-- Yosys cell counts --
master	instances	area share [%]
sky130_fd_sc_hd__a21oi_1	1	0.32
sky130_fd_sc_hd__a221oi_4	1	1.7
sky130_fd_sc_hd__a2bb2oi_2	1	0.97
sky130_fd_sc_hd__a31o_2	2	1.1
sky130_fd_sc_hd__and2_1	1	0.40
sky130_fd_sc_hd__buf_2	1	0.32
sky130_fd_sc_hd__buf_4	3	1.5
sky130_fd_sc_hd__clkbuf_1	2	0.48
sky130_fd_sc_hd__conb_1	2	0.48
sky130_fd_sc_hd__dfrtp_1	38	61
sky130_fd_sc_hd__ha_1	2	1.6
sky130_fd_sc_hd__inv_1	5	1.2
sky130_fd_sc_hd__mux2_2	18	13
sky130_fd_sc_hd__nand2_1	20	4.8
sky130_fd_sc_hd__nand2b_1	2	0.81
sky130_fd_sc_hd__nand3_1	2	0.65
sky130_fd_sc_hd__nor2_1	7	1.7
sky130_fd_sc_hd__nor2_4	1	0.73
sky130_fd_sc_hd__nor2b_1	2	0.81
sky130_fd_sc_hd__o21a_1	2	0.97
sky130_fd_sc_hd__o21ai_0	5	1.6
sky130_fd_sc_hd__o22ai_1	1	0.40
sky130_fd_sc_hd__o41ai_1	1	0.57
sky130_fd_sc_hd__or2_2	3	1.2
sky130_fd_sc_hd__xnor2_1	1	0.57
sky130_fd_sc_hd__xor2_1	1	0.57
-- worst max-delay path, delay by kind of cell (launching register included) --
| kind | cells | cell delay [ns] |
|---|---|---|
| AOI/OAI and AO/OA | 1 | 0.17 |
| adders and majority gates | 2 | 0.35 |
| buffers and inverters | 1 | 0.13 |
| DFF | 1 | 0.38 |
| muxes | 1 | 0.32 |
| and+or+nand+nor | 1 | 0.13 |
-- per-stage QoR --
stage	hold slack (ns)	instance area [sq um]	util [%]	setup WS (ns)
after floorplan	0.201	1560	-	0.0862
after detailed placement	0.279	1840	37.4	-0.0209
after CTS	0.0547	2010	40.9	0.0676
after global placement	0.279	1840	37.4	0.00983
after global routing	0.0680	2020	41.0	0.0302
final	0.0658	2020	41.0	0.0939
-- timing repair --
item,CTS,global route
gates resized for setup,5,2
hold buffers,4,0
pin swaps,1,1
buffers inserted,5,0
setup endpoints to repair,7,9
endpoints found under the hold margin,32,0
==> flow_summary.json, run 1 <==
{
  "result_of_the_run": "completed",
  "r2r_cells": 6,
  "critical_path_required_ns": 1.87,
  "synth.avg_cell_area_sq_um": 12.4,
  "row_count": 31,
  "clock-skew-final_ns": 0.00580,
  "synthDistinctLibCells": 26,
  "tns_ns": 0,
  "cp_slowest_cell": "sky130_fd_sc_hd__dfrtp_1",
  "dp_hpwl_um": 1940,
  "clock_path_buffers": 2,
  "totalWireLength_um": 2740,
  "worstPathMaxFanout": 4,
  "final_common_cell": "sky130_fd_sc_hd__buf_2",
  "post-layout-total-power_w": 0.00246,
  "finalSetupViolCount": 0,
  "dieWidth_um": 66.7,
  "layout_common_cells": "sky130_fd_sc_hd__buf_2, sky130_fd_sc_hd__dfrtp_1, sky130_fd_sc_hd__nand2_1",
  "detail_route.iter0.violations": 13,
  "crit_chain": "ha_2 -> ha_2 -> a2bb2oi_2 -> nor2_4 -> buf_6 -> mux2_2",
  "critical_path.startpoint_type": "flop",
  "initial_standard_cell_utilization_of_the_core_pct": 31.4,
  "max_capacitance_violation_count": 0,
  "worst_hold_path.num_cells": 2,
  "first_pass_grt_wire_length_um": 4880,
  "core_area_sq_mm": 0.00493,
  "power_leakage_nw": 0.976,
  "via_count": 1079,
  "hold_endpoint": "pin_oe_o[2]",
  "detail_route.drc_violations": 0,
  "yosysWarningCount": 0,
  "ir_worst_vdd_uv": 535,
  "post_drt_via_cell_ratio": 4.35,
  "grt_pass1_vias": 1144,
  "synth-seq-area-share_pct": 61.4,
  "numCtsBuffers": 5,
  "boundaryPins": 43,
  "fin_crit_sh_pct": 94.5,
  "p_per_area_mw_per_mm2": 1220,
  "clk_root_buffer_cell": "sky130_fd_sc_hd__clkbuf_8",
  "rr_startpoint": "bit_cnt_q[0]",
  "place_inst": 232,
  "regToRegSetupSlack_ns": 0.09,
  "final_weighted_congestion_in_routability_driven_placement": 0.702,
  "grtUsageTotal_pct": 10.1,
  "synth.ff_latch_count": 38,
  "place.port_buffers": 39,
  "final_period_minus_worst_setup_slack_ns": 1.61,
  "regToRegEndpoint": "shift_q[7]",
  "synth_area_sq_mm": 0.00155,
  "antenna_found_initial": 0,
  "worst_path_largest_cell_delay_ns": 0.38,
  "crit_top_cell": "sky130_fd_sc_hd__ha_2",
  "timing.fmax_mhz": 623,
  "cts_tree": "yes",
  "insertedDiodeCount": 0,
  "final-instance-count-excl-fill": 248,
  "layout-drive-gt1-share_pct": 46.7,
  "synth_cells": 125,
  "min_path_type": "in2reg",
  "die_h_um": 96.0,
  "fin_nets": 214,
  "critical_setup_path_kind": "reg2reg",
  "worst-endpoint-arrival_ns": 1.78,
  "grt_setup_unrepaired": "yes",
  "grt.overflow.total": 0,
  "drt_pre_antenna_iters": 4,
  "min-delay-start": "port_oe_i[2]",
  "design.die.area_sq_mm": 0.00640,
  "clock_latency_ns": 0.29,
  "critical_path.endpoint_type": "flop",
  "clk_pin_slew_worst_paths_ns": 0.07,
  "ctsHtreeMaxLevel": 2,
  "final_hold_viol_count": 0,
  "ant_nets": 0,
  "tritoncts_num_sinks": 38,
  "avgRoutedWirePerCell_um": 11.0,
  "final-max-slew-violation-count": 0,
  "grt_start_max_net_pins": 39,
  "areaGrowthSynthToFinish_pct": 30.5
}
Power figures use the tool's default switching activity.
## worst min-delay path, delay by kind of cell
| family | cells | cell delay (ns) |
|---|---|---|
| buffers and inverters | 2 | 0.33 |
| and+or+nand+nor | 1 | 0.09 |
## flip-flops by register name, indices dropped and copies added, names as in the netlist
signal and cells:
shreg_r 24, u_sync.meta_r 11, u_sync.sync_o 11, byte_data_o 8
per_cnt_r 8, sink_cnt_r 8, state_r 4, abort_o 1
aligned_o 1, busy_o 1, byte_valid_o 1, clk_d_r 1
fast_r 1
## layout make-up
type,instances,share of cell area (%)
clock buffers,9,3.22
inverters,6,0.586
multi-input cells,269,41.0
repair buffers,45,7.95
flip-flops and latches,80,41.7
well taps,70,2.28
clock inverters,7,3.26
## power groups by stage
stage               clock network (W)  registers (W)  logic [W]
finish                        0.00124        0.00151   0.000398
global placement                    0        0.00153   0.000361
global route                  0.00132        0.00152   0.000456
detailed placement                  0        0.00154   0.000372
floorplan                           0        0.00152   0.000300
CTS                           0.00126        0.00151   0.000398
$ cat src/logic/alu_pkg.sv
// shared constants and types for the 16-bit arithmetic unit
// assumes one clock domain and a decode stage that supplies one opcode per request
package alu_pkg;

    // =========================================================================
    // datapath widths
    localparam int ALU_W = 16;        // word width
    localparam int ALU_BW = 8;        // byte width
    localparam int ALU_MW = 17;       // multiplier input width, one extension bit
    localparam int ALU_LITW = 5;      // literal width for literal multiply
    localparam int ALU_DIV_STEPS = 16; // one quotient bit per step

    // =========================================================================
    // flag word bit positions
    localparam int FLG_C = 0;         // carry, inverted borrow on subtract
    localparam int FLG_Z = 1;         // zero
    localparam int FLG_WRAP = 2;      // signed wrap bit
    localparam int FLG_N = 3;         // negative
    localparam int FLG_HC = 4;        // half carry bit, inverted nibble borrow on subtract
    localparam logic [4:0] ALU_FLAG_RST = 5'h00; // flag word after reset

    // =========================================================================
    // opcodes
    typedef enum logic [4:0] {
        OP_ADD = 5'h00,
        OP_ADDC = 5'h01,
        OP_SUB = 5'h02,
        OP_SUBB = 5'h03,
        OP_AND = 5'h04,
        OP_IOR = 5'h05,
        OP_XOR = 5'h06,
        OP_SHL = 5'h07,
        OP_LSR = 5'h08,
        OP_ASR = 5'h09,
        OP_MUL_SS = 5'h0a,
        OP_MUL_UU = 5'h0b,
        OP_MUL_US = 5'h0c,
        OP_MUL_SLIT = 5'h0d,
        OP_MUL_ULIT = 5'h0e,
        OP_MUL_BB = 5'h0f,
        OP_DIV_U = 5'h10
    } alu_op_t;

    // =========================================================================
    // sequencer states, one-hot
    typedef enum logic [2:0] {
        ST_IDLE = 3'h1,
        ST_MULW = 3'h2,
        ST_DIV = 3'h4
    } alu_state_t;

endpackage : alu_pkg

$ cat src/logic/alu_core.sv
// 16-bit arithmetic unit with flags, multiplier and divide sequencer
// assumes decode presents both operand sources and holds nothing while busyOut is high
`timescale 1ns/1ns
module alu_core
    import alu_pkg::*;
(
    input wire logic ref_clk,
    input wire logic rst,
    input wire logic opValid,
    input wire logic [4:0] opCode,
    input wire logic byteMode,
    input wire logic srcMemA,
    input wire logic srcMemB,
    input wire logic [ALU_W-1:0] regOperandA,
    input wire logic [ALU_W-1:0] memOperandA,
    input wire logic [ALU_W-1:0] regOperandB,
    input wire logic [ALU_W-1:0] memOperandB,
    input wire logic [ALU_LITW-1:0] literal5,
    input wire logic dstMem,
    input wire logic [3:0] dstIdx,
    output logic resValid,
    output logic [ALU_W-1:0] resLow,
    output logic [ALU_W-1:0] resHigh,
    output logic resWide,
    output logic regWrEn,
    output logic memWrEn,
    output logic [3:0] dstIdxOut,
    output logic [4:0] flagWord,
    output logic busyOut
);

    // =========================================================================
    // helper functions
    // add with carry in; returns {carry, half carry, wrap, result}
    function automatic logic [18:0] addCore(input logic [15:0] a, input logic [15:0] b,
                                            input logic cin, input logic bw);
        logic [16:0] s;
        logic [4:0] nib;
        logic c;
        logic ov;
        logic [15:0] r;
        s = {1'b0, a} + {1'b0, b} + {16'h0000, cin};
        nib = {1'b0, a[3:0]} + {1'b0, b[3:0]} + {4'h0, cin};
        if (bw) begin
            r = {8'h00, s[7:0]};
            c = s[8];
            ov = (a[7] == b[7]) && (r[7] != a[7]);
        end else begin
            r = s[15:0];
            c = s[16];
            ov = (a[15] == b[15]) && (r[15] != a[15]);
        end
        return {c, nib[4], ov, r};
    endfunction : addCore

    // keep only the selected width
    function automatic logic [15:0] widthMask(input logic [15:0] v, input logic bw);
        return bw ? {8'h00, v[7:0]} : v;
    endfunction : widthMask

    // =========================================================================
    // state
    alu_state_t state_r; // sequencer state
    alu_state_t state_nxt;
    logic resValid_r; // result strobe
    logic resValid_nxt;
    logic [ALU_W-1:0] resLow_r; // low word or only word
    logic [ALU_W-1:0] resLow_nxt;
    logic [ALU_W-1:0] resHigh_r; // high word of product, remainder
    logic [ALU_W-1:0] resHigh_nxt;
    logic resWide_r; // high word also valid
    logic resWide_nxt;
    logic dstMem_r; // destination latched at accept
    logic dstMem_nxt;
    logic [3:0] dstIdx_r; // destination register index
    logic [3:0] dstIdx_nxt;
    logic [4:0] flag_r; // flag word
    logic [4:0] flag_nxt;
    logic busy_r; // a multiply or divide is in flight
    logic busy_nxt;
    logic mulNarrow_r; // byte product, single word
    logic mulNarrow_nxt;
    logic [ALU_W-1:0] divRem_r; // partial remainder
    logic [ALU_W-1:0] divRem_nxt;
    logic [ALU_W-1:0] divQuo_r; // dividend shifting into quotient
    logic [ALU_W-1:0] divQuo_nxt;
    logic [ALU_W-1:0] divisor_r; // held divisor
    logic [ALU_W-1:0] divisor_nxt;
    logic [4:0] divCnt_r; // steps done
    logic [4:0] divCnt_nxt;

    // combinational helpers
    logic [ALU_W-1:0] opA; // selected first operand
    logic [ALU_W-1:0] opB; // selected second operand
    logic accept; // request taken this cycle
    logic mulStart; // multiplier launch
    logic signed [ALU_MW-1:0] mulX; // extended multiplier inputs
    logic signed [ALU_MW-1:0] mulY;
    logic signed [2*ALU_MW-1:0] mulProd; // registered product
    logic mulDone; // product ready

    // =========================================================================
    // operand select and request acceptance
    // operand source mux
    assign opA = srcMemA ? memOperandA : regOperandA;
    assign opB = srcMemB ? memOperandB : regOperandB;
    // requests during a multiply or divide are dropped, decode must watch busyOut
    assign accept = opValid && (state_r == ST_IDLE);

    // =========================================================================
    // multiplier operand extension
    always_comb begin
        mulStart = 1'b0;
        mulX = '0;
        mulY = '0;
        if (accept) begin
            case (opCode)
                OP_MUL_SS: begin
                    mulStart = 1'b1;
                    mulX = {opA[15], opA};
                    mulY = {opB[15], opB};
                end
                OP_MUL_UU: begin
                    mulStart = 1'b1;
                    mulX = {1'b0, opA};
                    mulY = {1'b0, opB};
                end
                OP_MUL_US: begin
                    mulStart = 1'b1;
                    mulX = {1'b0, opA};
                    mulY = {opB[15], opB};
                end
                OP_MUL_SLIT: begin
                    mulStart = 1'b1;
                    mulX = {opA[15], opA};
                    mulY = {12'h000, literal5};
                end
                OP_MUL_ULIT: begin
                    mulStart = 1'b1;
                    mulX = {1'b0, opA};
                    mulY = {12'h000, literal5};
                end
                OP_MUL_BB: begin
                    mulStart = 1'b1;
                    mulX = {9'h000, opA[7:0]};
                    mulY = {9'h000, opB[7:0]};
                end
                default: begin
                    mulStart = 1'b0;
                end
            endcase
        end
    end

    alu_mult17 u_mult (
        .ref_clk(ref_clk),
        .rst(rst),
        .start(mulStart),
        .opX(mulX),
        .opY(mulY),
        .product(mulProd),
        .done(mulDone)
    );

    // =========================================================================
    // next-state logic for the whole datapath
    always_comb begin
        logic [18:0] sum;
        logic [15:0] r;
        logic [16:0] trial;
        sum = '0;
        r = '0;
        trial = '0;
        state_nxt = state_r;
        resValid_nxt = 1'b0;
        resLow_nxt = resLow_r;
        resHigh_nxt = resHigh_r;
        resWide_nxt = resWide_r;
        dstMem_nxt = dstMem_r;
        dstIdx_nxt = dstIdx_r;
        flag_nxt = flag_r;
        mulNarrow_nxt = mulNarrow_r;
        divRem_nxt = divRem_r;
        divQuo_nxt = divQuo_r;
        divisor_nxt = divisor_r;
        divCnt_nxt = divCnt_r;
        case (state_r)
            ST_IDLE: begin
                if (accept) begin
                    dstMem_nxt = dstMem;
                    dstIdx_nxt = dstIdx;
                    case (opCode)
                        OP_ADD, OP_ADDC, OP_SUB, OP_SUBB: begin
                            if (opCode == OP_ADD || opCode == OP_ADDC) begin
                                sum = addCore(widthMask(opA, byteMode), widthMask(opB, byteMode),
                                              (opCode == OP_ADDC) ? flag_r[FLG_C] : 1'b0, byteMode);
                            end else begin
                                sum = addCore(widthMask(opA, byteMode), widthMask(~opB, byteMode),
                                              (opCode == OP_SUBB) ? flag_r[FLG_C] : 1'b1, byteMode);
                            end
                            r = sum[15:0];
                            flag_nxt[FLG_C] = sum[18];
                            flag_nxt[FLG_HC] = sum[17];
                            flag_nxt[FLG_WRAP] = sum[16];
                        end
                        OP_AND: r = widthMask(opA & opB, byteMode);
                        OP_IOR: r = widthMask(opA | opB, byteMode);
                        OP_XOR: r = widthMask(opA ^ opB, byteMode);
                        OP_SHL: begin
                            r = widthMask({opA[14:0], 1'b0}, byteMode);
                            flag_nxt[FLG_C] = byteMode ? opA[7] : opA[15];
                        end
                        OP_LSR: begin
                            r = byteMode ? {9'h000, opA[7:1]} : {1'b0, opA[15:1]};
                            flag_nxt[FLG_C] = opA[0];
                        end
                        OP_ASR: begin
                            r = byteMode ? {8'h00, opA[7], opA[7:1]} : {opA[15], opA[15:1]};
                            flag_nxt[FLG_C] = opA[0];
                        end
                        OP_DIV_U: begin
                            divRem_nxt = '0;
                            divQuo_nxt = opA;
                            divisor_nxt = opB;
                            divCnt_nxt = '0;
                            state_nxt = ST_DIV;
                        end
                        OP_MUL_SS, OP_MUL_UU, OP_MUL_US, OP_MUL_SLIT, OP_MUL_ULIT, OP_MUL_BB: begin
                            mulNarrow_nxt = (opCode == OP_MUL_BB);
                            state_nxt = ST_MULW;
                        end
                        default: begin
                            r = '0;
                        end
                    endcase
                    // plain ops answer next cycle; unknown opcodes give nothing
                    if (opCode <= OP_ASR) begin
                        resValid_nxt = 1'b1;
                        resLow_nxt = r;
                        resHigh_nxt = '0;
                        resWide_nxt = 1'b0;
                        flag_nxt[FLG_Z] = byteMode ? (r[7:0] == 8'h00) : (r == 16'h0000);
                        flag_nxt[FLG_N] = byteMode ? r[7] : r[15];
                    end
                end
            end
            ST_MULW: begin
                if (mulDone) begin
                    resValid_nxt = 1'b1;
                    resLow_nxt = mulProd[15:0];
                    resHigh_nxt = mulNarrow_r ? 16'h0000 : mulProd[31:16];
                    resWide_nxt = !mulNarrow_r;
                    state_nxt = ST_IDLE;
                end
            end
            ST_DIV: begin
                // one restoring step per cycle; divide by zero gives an all-ones quotient and the dividend as remainder
                trial = {divRem_r, divQuo_r[15]};
                if (trial >= {1'b0, divisor_r}) begin
                    divRem_nxt = 16'(trial - {1'b0, divisor_r});
                    divQuo_nxt = {divQuo_r[14:0], 1'b1};
                end else begin
                    divRem_nxt = trial[15:0];
                    divQuo_nxt = {divQuo_r[14:0], 1'b0};
                end
                divCnt_nxt = divCnt_r + 5'h01;
                if (divCnt_r == 5'(ALU_DIV_STEPS - 1)) begin
                    resValid_nxt = 1'b1;
                    resLow_nxt = divQuo_nxt;
                    resHigh_nxt = divRem_nxt;
                    resWide_nxt = 1'b1;
                    state_nxt = ST_IDLE;
                end
            end
            default: begin
                state_nxt = ST_IDLE;
            end
        endcase
        busy_nxt = (state_nxt != ST_IDLE);
    end

    // =========================================================================
    // registers
    always_ff @(posedge ref_clk) begin
        if (rst) begin
            state_r <= ST_IDLE;
            resValid_r <= 1'b0;
            resLow_r <= '0;
            resHigh_r <= '0;
            resWide_r <= 1'b0;
            dstMem_r <= 1'b0;
            dstIdx_r <= '0;
            flag_r <= ALU_FLAG_RST;
            busy_r <= 1'b0;
            mulNarrow_r <= 1'b0;
            divRem_r <= '0;
            divQuo_r <= '0;
            divisor_r <= '0;
            divCnt_r <= '0;
        end else begin
            state_r <= state_nxt;
            resValid_r <= resValid_nxt;
            resLow_r <= resLow_nxt;
            resHigh_r <= resHigh_nxt;
            resWide_r <= resWide_nxt;
            dstMem_r <= dstMem_nxt;
            dstIdx_r <= dstIdx_nxt;
            flag_r <= flag_nxt;
            busy_r <= busy_nxt;
            mulNarrow_r <= mulNarrow_nxt;
            divRem_r <= divRem_nxt;
            divQuo_r <= divQuo_nxt;
            divisor_r <= divisor_nxt;
            divCnt_r <= divCnt_nxt;
        end
    end

    // outputs straight from flops; write enables gate with destination
    logic regWrEn_r;
    logic memWrEn_r;
    always_ff @(posedge ref_clk) begin
        if (rst) begin
            regWrEn_r <= 1'b0;
            memWrEn_r <= 1'b0;
        end else begin
            regWrEn_r <= resValid_nxt && !dstMem_nxt;
            memWrEn_r <= resValid_nxt && dstMem_nxt;
        end
    end

    assign resValid = resValid_r;
    assign resLow = resLow_r;
    assign resHigh = resHigh_r;
    assign resWide = resWide_r;
    assign regWrEn = regWrEn_r;
    assign memWrEn = memWrEn_r;
    assign dstIdxOut = dstIdx_r;
    assign flagWord = flag_r;
    assign busyOut = busy_r;
endmodule : alu_core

──────

Aim of the exercise - Please go line by line through the records above, copying each one that holds the string "floorplan".

Task response -
after floorplan	0.201	1560	-	0.0862
floorplan                           0        0.00152   0.000300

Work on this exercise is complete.